The models developed were subject to various limitations. First, determination of the study area and population was restricted by the quality of secondary available data (the geographical layer of ZCs) to geocode the HAs of the MTC participants. Although the cohort was extended across 12 Mexican states, we were able to partially include only two of them in this study. Second, given the suboptimal quality of available data, we did not include the characterization of pollution sources attributable to land use and vehicular traffic emissions. Nonetheless, as a proxy for the latter, we used a vehicle motorization index created with official data on registered vehicles at the municipal level. This data was used under the assumption that it would stay constant within each municipality, and inter-municipal mobility was not considered. The vehicle motorization index variable proved significant in the NO2 model, but not the PM2.5 model, which is consistent with our theoretical framework given that NO2 is primarily generated by fuel combustion in vehicles. The result of including aggregated variables to the models may have been a misclassification of predictions’ spatial variability, as a result of the dilution of all possible values within each aggregated area. Finally, another important limitation to consider was the lack of monitoring data, which limits the type of statistical and spatial analyses possible.
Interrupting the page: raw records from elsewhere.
==> config.mk <==
export PLATFORM = sky130hd
export DESIGN_NAME = irq_cascade_ctrl
export DESIGN_NICKNAME = d
export VERILOG_FILES = /design/src/rtl/irq_cascade_pkg.sv /design/src/rtl/irq_sync_edge.sv /design/src/rtl/irq_edge_latch.sv /design/src/rtl/irq_lowest_set.sv /design/src/rtl/irq_cascade_ctrl.sv
export SDC_FILE = /design/constraint.sdc
export NUM_CORES = 1
export LEC_CHECK = 0
export BUFFER_PORTS_ARGS = -buffer_cell sky130_fd_sc_hd__buf_2
export CAP_MARGIN = 20
export CORE_MARGIN = 1.5
export CORE_UTILIZATION = 34
export DETAILED_ROUTE_END_ITERATION = 8
export PLACE_DENSITY = 0.52
export SLEW_MARGIN = 10
export SYNTH_ARGS = -nofsm -noshare
export SYNTH_HDL_FRONTEND = slang
export SYNTH_SLANG_ARGS = --single-unit
==> constraint.sdc <==
create_clock -name clk -period 2.9 [get_ports clk]
set_clock_uncertainty 0.2 [all_clocks]
set_input_delay 0 -clock clk [delete_from_list [all_inputs] [get_ports clk]]
set_output_delay 0 -clock clk [all_outputs]
set_load 0.01 [all_outputs]
==> src/rtl/irq_cascade_pkg.sv <==
package irq_cascade_pkg;
  localparam int PRI_W  = 32;
  localparam int SEC_W  = 32;
  localparam int ADDR_W = 3;
  localparam int VEC_W  = 7;
  localparam int IDX_W  = $clog2(PRI_W);
  localparam int SEC_VEC_BASE = 32;

  // primary bit classes
  localparam logic [PRI_W-1:0] PRI_EDGE_BITS  = 32'hF1CF_0000;
  localparam logic [PRI_W-1:0] PRI_SUM_BITS   = 32'h0000_0070;
  localparam logic [PRI_W-1:0] PRI_LEVEL_BITS = ~(PRI_EDGE_BITS | PRI_SUM_BITS);
  localparam logic [PRI_W-1:0] SOFT_BITS      = 32'h7000_0000;
  localparam logic [SEC_W-1:0] SEC_EDGE_BITS  = 32'h1041_0000;

  // secondary group summaries: group g lands on primary bit GRP_PRI_BIT[g]
  localparam int NUM_GRP = 3;
  localparam logic [SEC_W-1:0] GRP_SEC_MASK [NUM_GRP] =
    '{32'hFFFF_0000, 32'h0000_FF00, 32'h0000_00FF};
  localparam int GRP_PRI_BIT [NUM_GRP] = '{4, 5, 6};
  localparam int SUM_LO = 4;
  localparam int SUM_HI = 6;

  typedef enum logic [ADDR_W-1:0] {
    RA_PSTAT = 3'd0,
    RA_PMASK = 3'd1,
    RA_PHARD = 3'd2,
    RA_PSOFT = 3'd3,
    RA_SSTAT = 3'd4,
    RA_SMASK = 3'd5
  } reg_addr_e;
endpackage

==> src/rtl/irq_sync_edge.sv <==
module irq_sync_edge #(
  parameter int W = 32
) (
  input  logic         clk,
  input  logic         rst_n,
  input  logic [W-1:0] async_i,
  output logic [W-1:0] level_o,
  output logic [W-1:0] rise_o
);
  logic [W-1:0] meta_q, sync_q, prev_q;

  always_ff @(posedge clk or negedge rst_n) begin
    if (!rst_n) begin
      meta_q <= '0;
      sync_q <= '0;
      prev_q <= '0;
    end else begin
      meta_q <= async_i;
      sync_q <= meta_q;
      prev_q <= sync_q;
    end
  end

  assign level_o = sync_q;
  assign rise_o  = sync_q & ~prev_q;
endmodule

==> src/rtl/irq_edge_latch.sv <==
module irq_edge_latch #(
  parameter int           W         = 32,
  parameter logic [W-1:0] EDGE_MASK = '1
) (
  input  logic         clk,
  input  logic         rst_n,
  input  logic [W-1:0] rise_i,
  input  logic         clr_wr_i,
  input  logic [W-1:0] clr_data_i,
  output logic [W-1:0] latch_o
);
  logic [W-1:0] latch_q, latch_d;
  logic         latch_en;

  // a zero written clears, a one keeps; a fresh edge always sets
  always_comb begin
    latch_d  = latch_q;
    if (clr_wr_i) latch_d = latch_q & clr_data_i;
    latch_d  = (latch_d | rise_i) & EDGE_MASK;
    latch_en = clr_wr_i | (|(rise_i & EDGE_MASK));
  end

  always_ff @(posedge clk or negedge rst_n) begin
    if (!rst_n)        latch_q <= '0;
    else if (latch_en) latch_q <= latch_d;
  end

  assign latch_o = latch_q;
endmodule

==> src/rtl/irq_lowest_set.sv <==
module irq_lowest_set #(
  parameter int W  = 32,
  parameter int IW = $clog2(W)
) (
  input  logic [W-1:0]  req_i,
  output logic          any_o,
  output logic [IW-1:0] idx_o
);
  always_comb begin
    idx_o = '0;
    for (int i = W - 1; i >= 0; i--) begin
      if (req_i[i]) idx_o = IW'(i);
    end
    any_o = |req_i;
  end
endmodule

==> src/rtl/irq_cascade_ctrl.sv <==
module irq_cascade_ctrl
  import irq_cascade_pkg::*;
(
  input  logic              clk,
  input  logic              rst_n,
  input  logic [PRI_W-1:0]  pri_src_i,
  input  logic [SEC_W-1:0]  sec_src_i,
  input  logic              reg_wr_i,
  input  logic [ADDR_W-1:0] reg_addr_i,
  input  logic [PRI_W-1:0]  reg_wdata_i,
  output logic [PRI_W-1:0]  reg_rdata_o,
  output logic              cpu_irq_o,
  output logic [VEC_W-1:0]  vec_o,
  output logic              vec_valid_o
);
  logic [PRI_W-1:0] pri_lvl, pri_rise, pri_hard_q, pri_stat, pri_pend;
  logic [SEC_W-1:0] sec_lvl, sec_rise, sec_hard_q, sec_stat, sec_pend;
  logic [PRI_W-1:0] pri_mask_q, pri_mask_d, soft_q, soft_d;
  logic [SEC_W-1:0] sec_mask_q, sec_mask_d;
  logic             pri_mask_en, soft_en, sec_mask_en;
  logic             wr_phard, wr_sstat;
  logic [PRI_W-1:0] sum_bits;
  logic             pri_any, sec_any;
  logic [IDX_W-1:0] pri_idx;
  logic [$clog2(SEC_W)-1:0] sec_idx;
  logic             sel_sec;

  // synchronizers and edge detectors
  irq_sync_edge #(.W(PRI_W)) u_pri_sync (
    .clk(clk), .rst_n(rst_n), .async_i(pri_src_i),
    .level_o(pri_lvl), .rise_o(pri_rise)
  );
  irq_sync_edge #(.W(SEC_W)) u_sec_sync (
    .clk(clk), .rst_n(rst_n), .async_i(sec_src_i),
    .level_o(sec_lvl), .rise_o(sec_rise)
  );

  assign wr_phard = reg_wr_i && (reg_addr_i == RA_PHARD);
  assign wr_sstat = reg_wr_i && (reg_addr_i == RA_SSTAT);

  // sticky latches for edge sources
  irq_edge_latch #(.W(PRI_W), .EDGE_MASK(PRI_EDGE_BITS)) u_pri_latch (
    .clk(clk), .rst_n(rst_n), .rise_i(pri_rise),
    .clr_wr_i(wr_phard), .clr_data_i(reg_wdata_i), .latch_o(pri_hard_q)
  );
  irq_edge_latch #(.W(SEC_W), .EDGE_MASK(SEC_EDGE_BITS)) u_sec_latch (
    .clk(clk), .rst_n(rst_n), .rise_i(sec_rise),
    .clr_wr_i(wr_sstat), .clr_data_i(reg_wdata_i), .latch_o(sec_hard_q)
  );

  // mask and soft register next state
  always_comb begin
    pri_mask_d  = reg_wdata_i;
    sec_mask_d  = reg_wdata_i;
    soft_d      = reg_wdata_i & SOFT_BITS;
    pri_mask_en = reg_wr_i && (reg_addr_i == RA_PMASK);
    sec_mask_en = reg_wr_i && (reg_addr_i == RA_SMASK);
    soft_en     = reg_wr_i && (reg_addr_i == RA_PSOFT);
  end

  always_ff @(posedge clk or negedge rst_n) begin
    if (!rst_n) begin
      pri_mask_q <= '0;
      sec_mask_q <= '0;
      soft_q     <= '0;
    end else begin
      if (pri_mask_en) pri_mask_q <= pri_mask_d;
      if (sec_mask_en) sec_mask_q <= sec_mask_d;
      if (soft_en)     soft_q     <= soft_d;
    end
  end

  // secondary status and pending set
  assign sec_stat = (sec_lvl & ~SEC_EDGE_BITS) | sec_hard_q;
  assign sec_pend = sec_stat & sec_mask_q;

  // group summaries onto fixed primary bits
  always_comb begin
    sum_bits = '0;
    for (int g = 0; g < NUM_GRP; g++) begin
      sum_bits[GRP_PRI_BIT[g]] = |(sec_pend & GRP_SEC_MASK[g]);
    end
  end

  assign pri_stat = (pri_lvl & PRI_LEVEL_BITS) | pri_hard_q
                  | (soft_q & SOFT_BITS) | (sum_bits & PRI_SUM_BITS);
  assign pri_pend = pri_stat & pri_mask_q;

  // priority resolution
  irq_lowest_set #(.W(PRI_W)) u_pri_enc (
    .req_i(pri_pend), .any_o(pri_any), .idx_o(pri_idx)
  );
  irq_lowest_set #(.W(SEC_W)) u_sec_enc (
    .req_i(sec_pend), .any_o(sec_any), .idx_o(sec_idx)
  );

  assign sel_sec = (pri_idx >= IDX_W'(SUM_LO)) && (pri_idx <= IDX_W'(SUM_HI));

  always_comb begin
    vec_o = '0;
    if (pri_any) begin
      if (sel_sec && sec_any) vec_o = VEC_W'(SEC_VEC_BASE) + VEC_W'(sec_idx);
      else                    vec_o = VEC_W'(pri_idx);
    end
  end

  assign cpu_irq_o   = pri_any;
  assign vec_valid_o = pri_any;

  // register read port
  always_comb begin
    case (reg_addr_i)
      RA_PSTAT: reg_rdata_o = pri_stat;
      RA_PMASK: reg_rdata_o = pri_mask_q;
      RA_PHARD: reg_rdata_o = pri_hard_q;
      RA_PSOFT: reg_rdata_o = soft_q;
      RA_SSTAT: reg_rdata_o = sec_stat;
      RA_SMASK: reg_rdata_o = sec_mask_q;
      default:  reg_rdata_o = '0;
    endcase
  end
endmodule

==> Flow_metrics.wiki <==
{| class="wikitable"
! Metric !! Value
|-
| Number of H-tree levels || 1
|-
| Post-synthesis sequential area ratio || 64.8%
|-
| Max capacitance violation total || 0
|-
| Crit path launch type || register
|-
| Unrepaired setup endpoints after global routing || yes
|-
| Final non-filler cell total || 1298
|-
| Cell row count || 57
|-
| Clock buffer depth || 3
|-
| Crit path DAT || 2.80 ns
|-
| TritonCTS Buffers || 24
|-
| Sinks on Clock Net || 217
|-
| Worst-Skew Late Latency || 0.52 ns
|-
| Total number of vias || 6562
|-
| Root Driver || clkbuf_16
|-
| Violated checks || setup timing
|-
| Final period demand of the worst path || 3.00 ns
|-
| Normalized max-slew margin || 59.4%
|-
| Cell taking the most area after synthesis || dfrtp_1
|-
| Pin count of the biggest net entering global routing || 87
|-
| Slew Limit Fails || 0
|-
| Critical Setup Path Class || register to output pin
|-
| Hold path startpoint || reg_wdata_i[14]
|-
| Die X-Extent || 160 um
|-
| DP HPWL || 16.2 mm
|-
| Vertical extent of the die || 160 um
|-
| Number of different library cells in the post-synthesis netlist || 60
|-
| Wire length of the first global-routing pass || 37.9 mm
|-
| Remaining antenna violation count || 0
|-
| List of most frequent post-synthesis cells || dfrtp_1 (217), mux2_2 (67), nand2_1 (60), o21ai_0 (38), a22oi_1 (31)
|-
| Post-Syn Instances || 631
|-
| GRT Util Overall || 19.0%
|-
| CP endpoint kind || output pin
|-
| Power density over cell area || 675 nW/um^2
|-
| Largest delay contributor family on the critical path || compound AO/OA/AOI/OAI gates
|-
| Req. time, crit path || 2.70 ns
|-
| Most common cell in the synthesized netlist || dfrtp_1
|-
| Antenna violations before repair || 0
|-
| Starting density of the core || 34.6%
|-
| 1st-pass router iterations || 5
|-
| Peak VDD IR || 0.000354 V
|-
| Total standard cell area after synthesis || 8380 sq um
|-
| Share of cells above drive strength 1 || 31.0%
|-
| Total instance count after detailed placement || 1086
|-
| Top-area cell type share of the netlist area || 64.8%
|-
| Layout net count || 1059
|-
| Hold worst-path end || sec_mask_q[14]
|-
| Ratio of final minimum period to clock period || 104%
|-
| Maximum achievable frequency || 0.333 GHz
|-
| Total congestion overflow || 0
|-
| Worst path cell trace || o21a_1 > a221oi_2 > a21oi_2 > o31ai_2 > nand4_1 > a32o_2 > and3_4 > o311a_1 > buf_2
|-
| Critical path peak fanout || 5
|-
| Cells taking the most area after synthesis || dfrtp_1 (65%), mux2_2 (9.0%), a22oi_1 (2.8%), nand2_1 (2.7%), a22o_1 (2.3%)
|-
| Via count of the first global-routing pass || 6942
|-
| # DRC || 0
|-
| Cells on worst reg2reg path || 2
|-
| Top flip-flop cell by instance count after synthesis || dfrtp_1
|-
| Vias/cell || 5.06
|-
| Number of setup violations in the final report || 4
|-
| Result of the run || complete, but fails checks
|-
| Area growth from synthesis to layout || 44.2%
|-
| Mean Syn Cell Area || 13.3 sq um
|-
| Min-Delay Path Depth || 3
|-
| Register area || 5430 sq um
|-
| Fraction of registers with async set or reset after synthesis || 100%
|-
| Number of buffer cells added on primary ports || 138
|-
| Final Hold Viols || 0
|-
| Warnings from Yosys || 0
|-
| R2R setup slack || 1.81 ns
|-
| Clk slew on worst S/H paths || 0.06 ns
|-
| Per-cell routed wire length || 18.5 um
|-
| Launching point of the worst reg2reg path || soft_q[29]
|-
| Weighted congestion at the end of routability-driven global placement || 0.841
|-
| Area of the multi-input gates || 2890 sq um
|-
| Post-layout util || 49.9%
|-
| Ports || 143
|-
| Worst min-delay path class || input pin to register
|-
| Critical-path top delay cell || dfrtp_1
|-
| Overall routed net length || 24.0 mm
|-
| EDFF count, synth || 0
|-
| Total Negative Setup Slacks || -0.256 ns
|-
| Leak pwr || 0.00542 uW
|-
| Endpoint of the worst register-to-register path || soft_q[29]
|-
| Ant diodes || 0
|-
| Delay contributed by the slowest stage of the critical path || 0.40 ns
|-
| CORE AREA || 24200 sq um
|-
| Die area || 25600 sq um
|-
| FF+latch count, synth || 217
|-
| Iteration-0 DRC Markers || 480
|-
| Least setup slack across all paths after layout || -0.103 ns
|-
| CTS tree || done
|-
| Post-Syn Nets || 733
|-
| Buffers & Inverters on Critical Path || 1
|-
| Worst slew pin tran || 0.606 ns
|-
| Filler cells || 2185
|}
area by class of cell:
class	instances	area share [%]
Multi-Input combinational cell	375	23.9
Sequential cell	217	44.9
Timing Repair Buffer	323	20.7
Tap cell	324	3.35
Inverter	16	0.497
Clock buffer	34	5.86
Clock inverter	9	0.724
power by group:
group	internal, uW	switching, uW	total [uW]
logic	782	746	1530
registers	3340	305	3650
clock network	1790	1190	2980
total	5920	2240	8160
worst max-delay path by stage:
stage                       startpoint       end  cells after the start
4_1_cts        u_pri_latch.latch_o[29]  vec_o[2]                      9
5_1_grt        u_pri_latch.latch_o[29]  vec_o[2]                      9
3_5_place_dp             sec_mask_q[4]  vec_o[2]                      9
3_3_place_gp             sec_mask_q[4]  vec_o[2]                      9
2_1_floorplan               soft_q[29]  vec_o[2]                      8
6_report       u_pri_latch.latch_o[29]  vec_o[2]                      9
routing by layer:
metal / GRT usage, % / share of wire, % / up-vias
met5: 0 / 0 / -
met4: 5.10 / 2.0 / 0
met3: 2.81 / 5.3 / 35
met2: 31.7 / 48 / 221
met1: 26.0 / 45 / 3292
li1: - / - / 3014
sequential cells by signal (all words and copies together) (netlist names):
signal / flops
u_pri_sync.level_o: 29
soft_q: 3
u_pri_sync.prev_q: 11
u_sec_sync.meta_q: 32
sec_mask_q: 32
u_sec_sync.prev_q: 3
u_pri_latch.latch_o: 11
u_sec_latch.latch_o: 3
u_pri_sync.meta_q: 29
u_sec_sync.level_o: 32
pri_mask_q: 32
timing repair:
action,4_1_cts,5_1_grt
endpoints found under the hold margin,359,0
setup buffers,5,7
gates resized for setup,14,10
endpoints found under the setup margin,8,8
pin swaps,10,9
hold buffers,157,0
cells in the final DEF (no fill, tap or decap), drive strengths merged, types with 5 or more instances in the layout:
cell type,n
dfrtp,217
buf,165
dlygate4sd3,157
mux2,68
nand2,60
o21ai,38
clkbuf,35
a22oi,32
a22o,22
nand3,21
a221o,18
inv,16
nor2,13
mux2i,12
a21oi,11
nand4,10
o22ai,9
clkinv,7
nor2b,5
a32o,5
tightest hold or removal path, cell delays in order:
cell           delay, ns
dlygate4sd3_1       0.52
buf_2               0.11
mux2_2              0.13
cells by family after synthesis:
| kind of cell | count (synthesis) | share of synthesized area [%] |
|---|---|---|
| flops | 217 | 64.8 |
| simple gates | 126 | 7.19 |
| mux | 83 | 11.4 |
| other cells | 1 | 0.0447 |
| compound gates | 165 | 14.7 |
| buf+inv | 39 | 1.97 |
stage by stage:
step / hold WS [ns] / cell area (sq um) / setup WS, ns / power (uW)
floorplan: -0.496 / 8380 / 0.730 / 4380
global placement: -0.143 / 9530 / 0.256 / 4910
detailed placement: -0.132 / 9530 / 0.208 / 4950
CTS: 0.0595 / 12000 / -0.136 / 8180
global route: 0.0755 / 12100 / -0.206 / 8560
finish: 0.0778 / 12100 / -0.103 / 8160
Power figures use the tool's default switching activity.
Air pollution models require datasets with sufficient data for training models and validation, therefore less available data limits the statistical techniques than can be applied to achieve prime model performance or cross-validation.
5. Conclusions
In conclusion, it is crucial for environmental epidemiology to apply methods for the estimation of ambient air pollutant exposure that can overcome limited data availability, which is a particularly relevant factor in developing countries. Our results suggest that the model presented herein offers a promising alternative to be used in epidemiological studies for predicting PM2.5 and NO2 exposure with high spatiotemporal resolution within the MCMA in the 2004-2019 period. Beyond the MCMA context, these models can be replicated in other cities using similar information sources. Our results highlight the importance of developing pollutant exposure models with high predictive accuracy based on available secondary data from official sources. Further research should focus on expanding these models to other Mexican cities.